Suppose we have a classical arithmetical theory $\mathbf{R}$, at least as strong as Robinson arithmetic, with $\tau$ an extra dummy monadic predicate in its language $\mathcal{L}$. Suppose $\mathbf{R}$ only has modus ponens as an inference rule.
Let the variables of $\mathcal{L}$ be indexed by the natural numbers. For a formula $\epsilon$ in $\mathcal{L}$, let $\forall\epsilon$ be $\epsilon$ if there are no free variables in $\epsilon$, else $\forall\forall x_i\epsilon$ where $x_i$ is the free variable of $\epsilon$ with smallest index.
Let the axiomatization of $\mathbf{R}$ be such that all the axioms are of the form $\forall\zeta$ for some $\zeta$ in $\mathcal{L}$, so that $\mathbf{R}$ only has sentences as axioms.
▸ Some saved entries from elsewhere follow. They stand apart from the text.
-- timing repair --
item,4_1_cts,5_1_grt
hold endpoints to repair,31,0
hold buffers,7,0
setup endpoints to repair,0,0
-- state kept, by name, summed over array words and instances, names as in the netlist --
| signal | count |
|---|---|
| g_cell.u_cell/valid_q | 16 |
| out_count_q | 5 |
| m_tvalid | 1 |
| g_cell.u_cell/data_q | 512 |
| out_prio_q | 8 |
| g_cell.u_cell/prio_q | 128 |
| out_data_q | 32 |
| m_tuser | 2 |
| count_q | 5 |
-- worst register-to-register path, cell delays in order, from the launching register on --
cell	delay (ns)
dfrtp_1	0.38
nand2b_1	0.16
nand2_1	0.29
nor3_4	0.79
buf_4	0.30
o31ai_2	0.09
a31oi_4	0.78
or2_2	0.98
--- src/hdl/blg_pkg.sv ---
// shared types and constants for the battery level gauge
package blg_pkg;

	localparam int VOLT_W  = 16;
	localparam int LEVEL_W = 4;

	// level mapping constants
	localparam logic [LEVEL_W-1:0] TOP_LEVEL  = 4'd9;
	localparam logic [LEVEL_W-1:0] BASE_LEVEL = 4'd2;
	localparam logic [VOLT_W-1:0]  STEP_MV    = 16'd1000;
	// bands above the base level before the cap is reached
	localparam int NUM_STEPS = 7;

	// configuration register indexes
	localparam logic CFG_FULL = 1'b0;
	localparam logic CFG_LOW  = 1'b1;

	localparam logic [VOLT_W-1:0] FULL_RESET_MV = 16'd16000;
	localparam logic [VOLT_W-1:0] LOW_RESET_MV  = 16'd9000;

	// start-up phase of the averaging ring
	typedef enum logic [1:0] {
		PH_EMPTY,
		PH_ONE,
		PH_RUN
	} phase_t;

	// ring stage controls from the pipeline
	typedef struct packed {
		logic rd_en;
		logic consume;
	} ring_ctl_t;

	// level stage load enables
	typedef struct packed {
		logic ld_s3;
		logic ld_s4;
		logic ld_s5;
	} lvl_ctl_t;

	// level thresholds
	typedef struct packed {
		logic [VOLT_W-1:0] full_mv;
		logic [VOLT_W-1:0] low_mv;
	} thresh_t;

endpackage

--- src/hdl/blg_ram.sv ---
// generic single-write, single-read ram with registered read data
module blg_ram #(
	parameter int WIDTH = 16,
	parameter int DEPTH = 20
) (
	input  logic                                clk,
	input  logic                                we,
	input  logic [(DEPTH > 1 ? $clog2(DEPTH) : 1)-1:0] waddr,
	input  logic [WIDTH-1:0]                    wdata,
	input  logic                                re,
	input  logic [(DEPTH > 1 ? $clog2(DEPTH) : 1)-1:0] raddr,
	output logic [WIDTH-1:0]                    rdata
);

	logic [WIDTH-1:0] mem [DEPTH];

	// write port
	always_ff @(posedge clk) begin
		if (we) begin
			mem[waddr] <= wdata;
		end
	end

	// registered read port
	always_ff @(posedge clk) begin
		if (re) begin
			rdata <= mem[raddr];
		end
	end

endmodule

--- src/hdl/blg_ring.sv ---
// sample ring with running sum: read old entry, update sum, write back
module blg_ring
	import blg_pkg::*;
#(
	parameter int AVG_DEPTH = 20
) (
	input  logic                                     clk,
	input  logic                                     arst_n,
	input  ring_ctl_t                                ctl,
	input  logic [VOLT_W-1:0]                        voltage,
	output logic [VOLT_W+$clog2(AVG_DEPTH)-1:0]      sum_s2,
	output logic                                     first_s2
);

	localparam int SUM_W  = VOLT_W + $clog2(AVG_DEPTH);
	localparam int SLOT_W = (AVG_DEPTH > 1) ? $clog2(AVG_DEPTH) : 1;
	localparam logic [SLOT_W-1:0] LAST_SLOT = SLOT_W'(AVG_DEPTH - 1);
	localparam logic [SUM_W-1:0]  DEPTH_K   = SUM_W'(AVG_DEPTH);

	phase_t              phase_q, phase_d;
	logic [SLOT_W-1:0]   slot_q, slot_d, slot_inc;
	logic                wrapped_q, wrapped_d;
	logic [VOLT_W-1:0]   fill_q, fill_d;
	logic [SUM_W-1:0]    sum_q, sum_d;
	logic [VOLT_W-1:0]   voltage_s1;
	logic                fwd_s1;
	logic [VOLT_W-1:0]   fwd_data_s1;
	logic [VOLT_W-1:0]   rd_data;
	logic [VOLT_W-1:0]   old_val;
	logic                fill_sel;
	logic                ram_we;

	blg_ram #(
		.WIDTH(VOLT_W),
		.DEPTH(AVG_DEPTH)
	) u_ram (
		.clk  (clk),
		.we   (ram_we),
		.waddr(slot_q),
		.wdata(voltage_s1),
		.re   (ctl.rd_en),
		.raddr(slot_d),
		.rdata(rd_data)
	);

	// phase next state
	always_comb begin
		phase_d = phase_q;
		if (ctl.consume) begin
			unique case (phase_q)
				PH_EMPTY: phase_d = PH_ONE;
				PH_ONE:   phase_d = PH_RUN;
				PH_RUN:   phase_d = PH_RUN;
				default:  phase_d = PH_EMPTY;
			endcase
		end
	end

	// phase outputs: the first two items refill the whole ring
	always_comb begin
		unique case (phase_q)
			PH_EMPTY: fill_sel = 1'b1;
			PH_ONE:   fill_sel = 1'b1;
			PH_RUN:   fill_sel = 1'b0;
			default:  fill_sel = 1'b1;
		endcase
	end

	// entries not yet overwritten since the last fill hold the fill value
	assign old_val  = wrapped_q ? (fwd_s1 ? fwd_data_s1 : rd_data) : fill_q;
	assign slot_inc = (slot_q == LAST_SLOT) ? '0 : slot_q + 1'b1;
	assign ram_we   = ctl.consume && !fill_sel;

	// ring bookkeeping and running sum
	always_comb begin
		slot_d    = slot_q;
		wrapped_d = wrapped_q;
		fill_d    = fill_q;
		sum_d     = sum_q;
		if (ctl.consume) begin
			if (fill_sel) begin
				slot_d    = '0;
				wrapped_d = 1'b0;
				fill_d    = voltage_s1;
				sum_d     = SUM_W'(voltage_s1) * DEPTH_K;
			end else begin
				slot_d    = slot_inc;
				wrapped_d = wrapped_q || (slot_q == LAST_SLOT);
				sum_d     = sum_q - SUM_W'(old_val) + SUM_W'(voltage_s1);
			end
		end
	end

	// control state
	always_ff @(posedge clk or negedge arst_n) begin
		if (!arst_n) begin
			phase_q   <= PH_EMPTY;
			slot_q    <= '0;
			wrapped_q <= 1'b0;
			sum_q     <= '0;
		end else begin
			phase_q   <= phase_d;
			slot_q    <= slot_d;
			wrapped_q <= wrapped_d;
			sum_q     <= sum_d;
		end
	end

	// fill value
	always_ff @(posedge clk) begin
		fill_q <= fill_d;
	end

	// stage 1: item waiting for its ring read, forward a same-edge write
	always_ff @(posedge clk) begin
		if (ctl.rd_en) begin
			voltage_s1  <= voltage;
			fwd_s1      <= ram_we && (slot_q == slot_d);
			fwd_data_s1 <= voltage_s1;
		end
	end

	// stage 2: updated sum
	always_ff @(posedge clk) begin
		if (ctl.consume) begin
			sum_s2   <= sum_d;
			first_s2 <= (phase_q == PH_EMPTY);
		end
	end

endmodule

--- src/hdl/blg_level.sv ---
// average by reciprocal multiply and mapping to a target level
module blg_level
	import blg_pkg::*;
#(
	parameter int AVG_DEPTH = 20
) (
	input  logic                                 clk,
	input  lvl_ctl_t                             ctl,
	input  thresh_t                              thresh,
	input  logic [VOLT_W+$clog2(AVG_DEPTH)-1:0]  sum_s2,
	input  logic                                 first_s2,
	output logic [LEVEL_W-1:0]                   target_s5,
	output logic                                 first_s5
);

	localparam int SUM_W  = VOLT_W + $clog2(AVG_DEPTH);
	localparam int PROD_W = 2 * SUM_W + 1;
	localparam logic [SUM_W:0]   RECIP   = (SUM_W+1)'((64'd1 << SUM_W) / AVG_DEPTH);
	localparam logic [SUM_W-1:0] DEPTH_K = SUM_W'(AVG_DEPTH);

	logic [PROD_W-1:0]  prod;
	logic [VOLT_W-1:0]  q_est_s3;
	logic [SUM_W-1:0]   sum_s3;
	logic               first_s3;
	logic [SUM_W-1:0]   rem;
	logic [VOLT_W-1:0]  avg_s4;
	logic               first_s4;
	logic [VOLT_W-1:0]  diff;
	logic [LEVEL_W-1:0] steps;
	logic [LEVEL_W-1:0] target;

	// quotient estimate, low by at most one
	assign prod = PROD_W'(sum_s2) * PROD_W'(RECIP);

	always_ff @(posedge clk) begin
		if (ctl.ld_s3) begin
			q_est_s3 <= prod[SUM_W +: VOLT_W];
			sum_s3   <= sum_s2;
			first_s3 <= first_s2;
		end
	end

	// remainder correction
	assign rem = sum_s3 - SUM_W'(q_est_s3) * DEPTH_K;

	always_ff @(posedge clk) begin
		if (ctl.ld_s4) begin
			avg_s4   <= (rem >= DEPTH_K) ? q_est_s3 + 1'b1 : q_est_s3;
			first_s4 <= first_s3;
		end
	end

	// count the 1000 mv bands above the low threshold
	assign diff = avg_s4 - thresh.low_mv;

	always_comb begin
		steps = '0;
		for (int k = 1; k <= NUM_STEPS; k++) begin
			if (diff >= VOLT_W'(k * STEP_MV)) begin
				steps = steps + 1'b1;
			end
		end
	end

	// full test first, then the banded range
	always_comb begin
		priority if (avg_s4 >= thresh.full_mv) begin
			target = TOP_LEVEL;
		end else if (avg_s4 >= thresh.low_mv) begin
			target = BASE_LEVEL + steps;
		end else begin
			target = '0;
		end
	end

	always_ff @(posedge clk) begin
		if (ctl.ld_s5) begin
			target_s5 <= target;
			first_s5  <= first_s4;
		end
	end

endmodule

--- src/hdl/battery_level_gauge.sv ---
// top level of the battery level gauge: pipeline control, config and shown level
//
// Battery level gauge. Each accepted voltage_mv item enters a moving average
// over AVG_DEPTH samples; the average is mapped to a level (0, or 2 to 9 against
// the full_level_mv and low_level_mv thresholds) and the shown level follows it
// by at most one step per item, except that the very first item sets it
// directly. Every item gives one result (shown_level, low_warning). The block
// takes one item per clock unless level_stall holds the pipeline: the ring is a
// single ram with one read and one write each cycle, and the running sum is one
// add and subtract per item. Results pass ring read, sum update, reciprocal
// multiply, remainder correction, level mapping, output register. Config writes
// through cfg_we/cfg_index/cfg_data should be made while no items are in flight.
module battery_level_gauge
	import blg_pkg::*;
#(
	parameter int AVG_DEPTH = 20
) (
	input  logic                clk,
	input  logic                arst_n,
	input  logic                cfg_we,
	input  logic                cfg_index,
	input  logic [VOLT_W-1:0]   cfg_data,
	input  logic                sample_valid,
	output logic                sample_stall,
	input  logic [VOLT_W-1:0]   voltage_mv,
	output logic                level_valid,
	input  logic                level_stall,
	output logic [LEVEL_W-1:0]  shown_level,
	output logic                low_warning
);

	localparam int SUM_W = VOLT_W + $clog2(AVG_DEPTH);

	thresh_t              thresh_q;
	logic                 valid_s1, valid_s2, valid_s3, valid_s4, valid_s5;
	logic                 out_valid_q;
	logic                 out_ready;
	logic                 rdy1, rdy2, rdy3, rdy4, rdy5;
	logic                 mv1, mv2, mv3, mv4, mv5;
	logic                 accept;
	ring_ctl_t            ring_ctl;
	lvl_ctl_t             lvl_ctl;
	logic [SUM_W-1:0]     sum_s2;
	logic                 first_s2;
	logic [LEVEL_W-1:0]   target_s5;
	logic                 first_s5;
	logic [LEVEL_W-1:0]   level_q, level_d;
	logic                 warn_q;

	// configuration registers
	always_ff @(posedge clk or negedge arst_n) begin
		if (!arst_n) begin
			thresh_q.full_mv <= FULL_RESET_MV;
			thresh_q.low_mv  <= LOW_RESET_MV;
		end else if (cfg_we) begin
			unique case (cfg_index)
				CFG_FULL: thresh_q.full_mv <= cfg_data;
				CFG_LOW:  thresh_q.low_mv  <= cfg_data;
				default:  thresh_q.full_mv <= thresh_q.full_mv;
			endcase
		end
	end

	// stage handshake: a stage moves when the next one is free or moving
	assign out_ready = !out_valid_q || !level_stall;
	assign mv5  = valid_s5 && out_ready;
	assign rdy5 = !valid_s5 || out_ready;
	assign mv4  = valid_s4 && rdy5;
	assign rdy4 = !valid_s4 || rdy5;
	assign mv3  = valid_s3 && rdy4;
	assign rdy3 = !valid_s3 || rdy4;
	assign mv2  = valid_s2 && rdy3;
	assign rdy2 = !valid_s2 || rdy3;
	assign mv1  = valid_s1 && rdy2;
	assign rdy1 = !valid_s1 || rdy2;

	assign accept       = sample_valid && rdy1;
	assign sample_stall = !rdy1;

	assign ring_ctl.rd_en   = accept;
	assign ring_ctl.consume = mv1;
	assign lvl_ctl.ld_s3    = mv2;
	assign lvl_ctl.ld_s4    = mv3;
	assign lvl_ctl.ld_s5    = mv4;

	// stage valid bits
	always_ff @(posedge clk or negedge arst_n) begin
		if (!arst_n) begin
			valid_s1 <= 1'b0;
			valid_s2 <= 1'b0;
			valid_s3 <= 1'b0;
			valid_s4 <= 1'b0;
			valid_s5 <= 1'b0;
		end else begin
			valid_s1 <= accept || (valid_s1 && !mv1);
			valid_s2 <= mv1 || (valid_s2 && !mv2);
			valid_s3 <= mv2 || (valid_s3 && !mv3);
			valid_s4 <= mv3 || (valid_s4 && !mv4);
			valid_s5 <= mv4 || (valid_s5 && !mv5);
		end
	end

	blg_ring #(
		.AVG_DEPTH(AVG_DEPTH)
	) u_ring (
		.clk     (clk),
		.arst_n  (arst_n),
		.ctl     (ring_ctl),
		.voltage (voltage_mv),
		.sum_s2  (sum_s2),
		.first_s2(first_s2)
	);

	blg_level #(
		.AVG_DEPTH(AVG_DEPTH)
	) u_level (
		.clk      (clk),
		.ctl      (lvl_ctl),
		.thresh   (thresh_q),
		.sum_s2   (sum_s2),
		.first_s2 (first_s2),
		.target_s5(target_s5),
		.first_s5 (first_s5)
	);

	// shown level steps toward the target, first item jumps
	always_comb begin
		priority if (first_s5) begin
			level_d = target_s5;
		end else if (level_q < target_s5) begin
			level_d = level_q + 1'b1;
		end else if (level_q > target_s5) begin
			level_d = level_q - 1'b1;
		end else begin
			level_d = level_q;
		end
	end

	// output register and lagged level state
	always_ff @(posedge clk or negedge arst_n) begin
		if (!arst_n) begin
			out_valid_q <= 1'b0;
			level_q     <= '0;
			warn_q      <= 1'b0;
		end else if (mv5) begin
			out_valid_q <= 1'b1;
			level_q     <= level_d;
			warn_q      <= (level_d == '0);
		end else if (!level_stall) begin
			out_valid_q <= 1'b0;
		end
	end

	assign level_valid = out_valid_q;
	assign shown_level = level_q;
	assign low_warning = warn_q;

	// warning follows the shown level
	a_warn_match: assert property (@(posedge clk) disable iff (!arst_n)
		level_valid |-> (low_warning == (shown_level == '0)))
		else $error("low warning does not match shown level");

	// shown level stays within the display range
	a_level_range: assert property (@(posedge clk) disable iff (!arst_n)
		level_valid |-> (shown_level <= TOP_LEVEL))
		else $error("shown level above top level");

	// a stalled input means stages one, two and five and the output register hold items
	a_stall_cause: assert property (@(posedge clk) disable iff (!arst_n)
		sample_stall |-> (valid_s1 && valid_s2 && valid_s5 && out_valid_q))
		else $error("input stalled with room in the pipeline");

endmodule

--- config.mk ---
export PLATFORM = sky130hd
export DESIGN_NAME = battery_level_gauge
export DESIGN_NICKNAME = d
export VERILOG_FILES = /design/src/hdl/blg_pkg.sv /design/src/hdl/blg_ram.sv /design/src/hdl/blg_ring.sv /design/src/hdl/blg_level.sv /design/src/hdl/battery_level_gauge.sv
export SDC_FILE = /design/constraint.sdc
export NUM_CORES = 1
export LEC_CHECK = 0
export ABC_AREA = 1
export BUFFER_PORTS_ARGS = -buffer_cell sky130_fd_sc_hd__buf_2
export CAP_MARGIN = 20
export CORE_ASPECT_RATIO = 1.4
export CORE_MARGIN = 2
export CORE_UTILIZATION = 55
export CTS_BUF_LIST = sky130_fd_sc_hd__clkbuf_4 sky130_fd_sc_hd__clkbuf_8
export DETAILED_ROUTE_END_ITERATION = 16
export PLACE_DENSITY = 0.83
export SYNTH_ARGS = -nofsm -noshare
export SYNTH_HDL_FRONTEND = slang
export SYNTH_SLANG_ARGS = --single-unit
--- constraint.sdc ---
create_clock -name clk -period 7.8 [get_ports clk]
set_clock_uncertainty 0.15 [all_clocks]
set_input_delay 0 -clock clk [delete_from_list [all_inputs] [get_ports clk]]
set_output_delay 0 -clock clk [all_outputs]
set_load 0.005 [all_outputs]
==> summary.md, run 1 <==
| Metric | Value |
|---|---|
| Initial antenna violation count | 1 |
| H-tree depth | 3 |
| Worst-Skew Late Latency | 0.68 ns |
| Commonest non-fill, non-tap cell in the layout | inv_1 |
| Post-synth ARST share | 13.4% |
| Post-Syn Nets | ~3600 |
| Clock slew at reported path FFs | 0.07 ns |
| CTS tree | built |
| Required time worst endpoint | around 8.1 ns |
| Mapped Cells | around 3200 |
| FF/Latch Area | 15800 µm² |
| Area delta synth->final | 11.3% |
| DR vias | ~23000 |
| FILL cells | 4400 |
| Initial cell density of the core | between 50% and 60% |
| Worst-Margin Slew | 1.04 ns |
| Hold/Removal Path Class | in -> reg |
| Reg-to-Reg Start | u_ring.sum_s2[5] |
| Startpoint types | flop |
| GR Overflow Total | 0 |
| Clock sinks | 537 |
| First-pass detailed-route iteration total | 5 |
| Crit path max fanout | 5 |
| Buffers added on ports | 44 |
| Post-synth EDFFs | 465 |
| Starting DRT DRC Count | 1692 |
| DP Wirelength | 53.7 mm |
| Crit path arrival time | 6.19 ns |
| Seq cells post-synth | 537 |
| Syn_area_per_cell | between 10 and 15 µm² |
| Hold Startpoint | cfg_data[1] |
| Post-synth design cell area | roughly 33000 µm² |
| Max Slew Vio Count | 0 |
| I/O pins | 45 |
| Gpl congestion | 0.967 |
| Chip Height | around 290 µm |
| Sequential area share after synthesis | about half |
| Vias in the first global route | ~24000 |
| Clk buf depth | 3 |
| Max Cap Viol | 0 |
| YS warnings | 0 |
| First-pass GRT wire length | 119 mm |
| Fin crit share | 75.8% |
| WL per Instance | 18.3 µm |
| DR vias/cell | 5.63 |
| Row count | 105 |
| Final hold viol count | 0 |
| Die width | 210 µm |
| Status | complete, no violations |
| Worst Setup End Kind | flop |
| Core area | between 50000 and 60000 µm² |
| Most used cells in the layout excluding fill and tap cells | inv_1, edfxtp_1, nand2_1 |
| # setup viols final | 0 |
| Post-route setup TNS | 0 ns |
| Final min period | around 5.9 ns |
| Routed Wire Length | 76.3 mm |
| Final nets | 3809 |
| Share of cells above drive strength 1 | 8.74% |
| Post-layout util | 61.9% |
| F_max | between 150 and 200 MHz |
| Die area | 61400 µm² |
| Critical path class | reg -> reg |
| DRC violations left | 0 |
| Top FF cell, synth | edfxtp_1 |
| Root Buffer | clkbuf_8 |
| Number of distinct library cells after synthesis | between 60 and 70 |
| RSZ-0062 raised after global routing | no |
| Antenna Nets Post-Route | 0 |
| Postcts setup bufs | 0 |
| Area of the multi-input gates | 14600 µm² |
| Slew HR | 30.4% |
| Overall routing resource usage | 24.8% |
| CTS Buf Count | 83 |
| Largest net degree at the start of global routing | 95 |
| CP startpoint | u_ring.sum_s2[5] |
## per-stage QoR
| stage | worst slack [ns] | area, µm² | cells | hold slack, ns |
|---|---|---|---|---|
| finish | 1.89 | 36400 | 4160 | 0.0827 |
| CTS | 1.95 | 36400 | 4158 | 0.0309 |
| detailed placement | 1.91 | 33900 | 3940 | -0.157 |
| floorplan | 2.48 | 32700 | 3177 | -0.446 |
| global route | 1.30 | 36400 | 4160 | 0.0617 |
| global placement | 1.94 | 33900 | 3940 | -0.163 |
## metal layers
metal	up-vias	GRT usage, %	routed length (µm)
li1	11200	-	-
met1	11200	25.0	26700
met2	768	47.2	41100
met3	289	3.39	3320
met4	0	16.6	5190
met5	-	0	0
## cells in the mapped netlist, types with 30 or more instances
library cell | number | area share, %
o21bai_1 | 38 | 0.87
ha_1 | 292 | 11
nand2_1 | 406 | 4.7
edfxtp_1 | 465 | 43
nor3_1 | 31 | 0.47
inv_1 | 515 | 5.9
o32ai_1 | 32 | 0.86
a21oi_1 | 129 | 2.0
nor2_1 | 356 | 4.1
clkbuf_1 | 59 | 0.68
o311ai_0 | 30 | 0.80
fa_1 | 135 | 8.3
nand4_1 | 38 | 0.73
xnor2_1 | 32 | 0.86
nand3_1 | 80 | 1.2
o21ai_0 | 212 | 3.2
xor2_1 | 55 | 1.5
dfrtp_1 | 61 | 4.7
## final cells by class
class                   instances  share of cell area, %
diodes                          1                0.00688
clock buffers                 112                   3.86
clock inverters                39                   1.02
inverters                     523                   5.42
multi-input cells            2034                   40.1
flip-flops and latches        537                   43.4
well taps                     749                   2.58
repair buffers                165                   3.63
## final timing paths
kind                                   endpoint  slack (ns)  depth (start not counted)
min in group asynchronous           thresh_q[9]        0.33                          3
setup reg to reg           u_level.q_est_s3[15]        1.89                         21
setup / recovery           u_level.q_est_s3[15]        1.89                         21
hold / removal                      thresh_q[1]        0.08                          4
max in group asynchronous      u_ring.sum_q[20]        6.49                          4
hold reg to reg                u_level.first_s3        0.27                          0
## cells by family (layout without fill, tap and decap cells)
| group | Yosys count | after routing | synth area share [%] |
|---|---|---|---|
| and+or+nand+nor | 957 | 957 | 12.2 |
| buffers and inverters | 606 | 839 | 7.11 |
| AOI/OAI and AO/OA | 562 | 562 | 10.6 |
| DFF | 537 | 537 | 48.3 |
| adders and majority gates | 427 | 427 | 19.4 |
| xor gates and xnor gates | 87 | 87 | 2.33 |
| other | 1 | 2 | 0.0115 |
## what timing repair did
| item | in CTS | in global routing |
|---|---|---|
| endpoints found under the hold margin | 140 | 0 |
| gates resized for setup | 0 | 0 |
| hold buffers | 67 | 0 |
## worst max-delay path, cell delays in order (launching register included)
cell and delay (ns):
edfxtp_1 0.48, ha_1 0.41, inv_1 0.09, fa_1 0.54, inv_1 0.06, fa_1 0.51, fa_1 0.52, fa_1 0.54
inv_1 0.06, fa_1 0.54, inv_1 0.04, ha_1 0.33, nand2_1 0.13, inv_1 0.06, a221oi_1 0.30, nand3b_1 0.15
o2111ai_1 0.28, nand2_1 0.14, nand2_1 0.10, nand4_1 0.08, nand2_1 0.06, xnor2_1 0.12
## registers in the layout (all words and copies together) (netlist names), 5 cells and up
register,count
thresh_q,32
u_level.avg_s4,16
u_level.q_est_s3,16
u_level.sum_s3,19
u_ring.fill_q,16
u_ring.fwd_data_s1,16
u_ring.slot_q,5
u_ring.sum_q,21
u_ring.sum_s2,21
u_ring.u_ram.mem,320
u_ring.u_ram.rdata,16
u_ring.voltage_s1,16
Power of run 1 is left out: the tool's default activity adds up to more than one toggle a clock period on the data nets, which glitch-free logic cannot reach.
==> run 2, diff against run 1 <==
clock period = 6 ns   (was 7.8 ns; I/O delays follow)
==> run 2 against run 1 <==
Net effect:
- count of clock-buffer cells in the layout increased by 2
- cell count grew 0.43%
- global-route usage grew 0.60 points
- design area increased by 0.78%
- worst setup slack lost 1.7 ns
- die area stayed put
- sequential cell count did not move
- critical path type unchanged
- critical endpoint is now u_level.q_est_s3[14]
Suppose $\mathbf{R}$ has, for example, the axioms $A^1 \ \forall\alpha$, $A^2 \ \forall\beta$ and $A^3 \ \forall\gamma$, and, to repeat, just modus ponens as inference rule.
Suppose [] is a Gödel-coding provided by $\mathbf{R}$.
May I define a system such as $\mathbf{T}$, in the following, by using axioms $A^{\tau1} \ \tau[\forall\alpha]$, $A^{\tau 2} \ \tau[\forall\beta]$, $A^{\tau 3} \ \tau[\forall\gamma]$, as well as $A^{\tau 4} \ \tau[\tau[\forall\forall x_i\eta(x_i)]\leftrightarrow\forall\forall x_i\tau[\eta(\dot{x_i})]]$ and $A^{\tau 5} \ \tau[\forall\delta]\to\forall\delta,$ and the inference rule $\vdash\tau[\forall\epsilon] \ \& \ \vdash\tau[\forall\epsilon\to\forall\zeta] \ \Rightarrow \ \vdash\tau[\forall\zeta]$? If not, why not?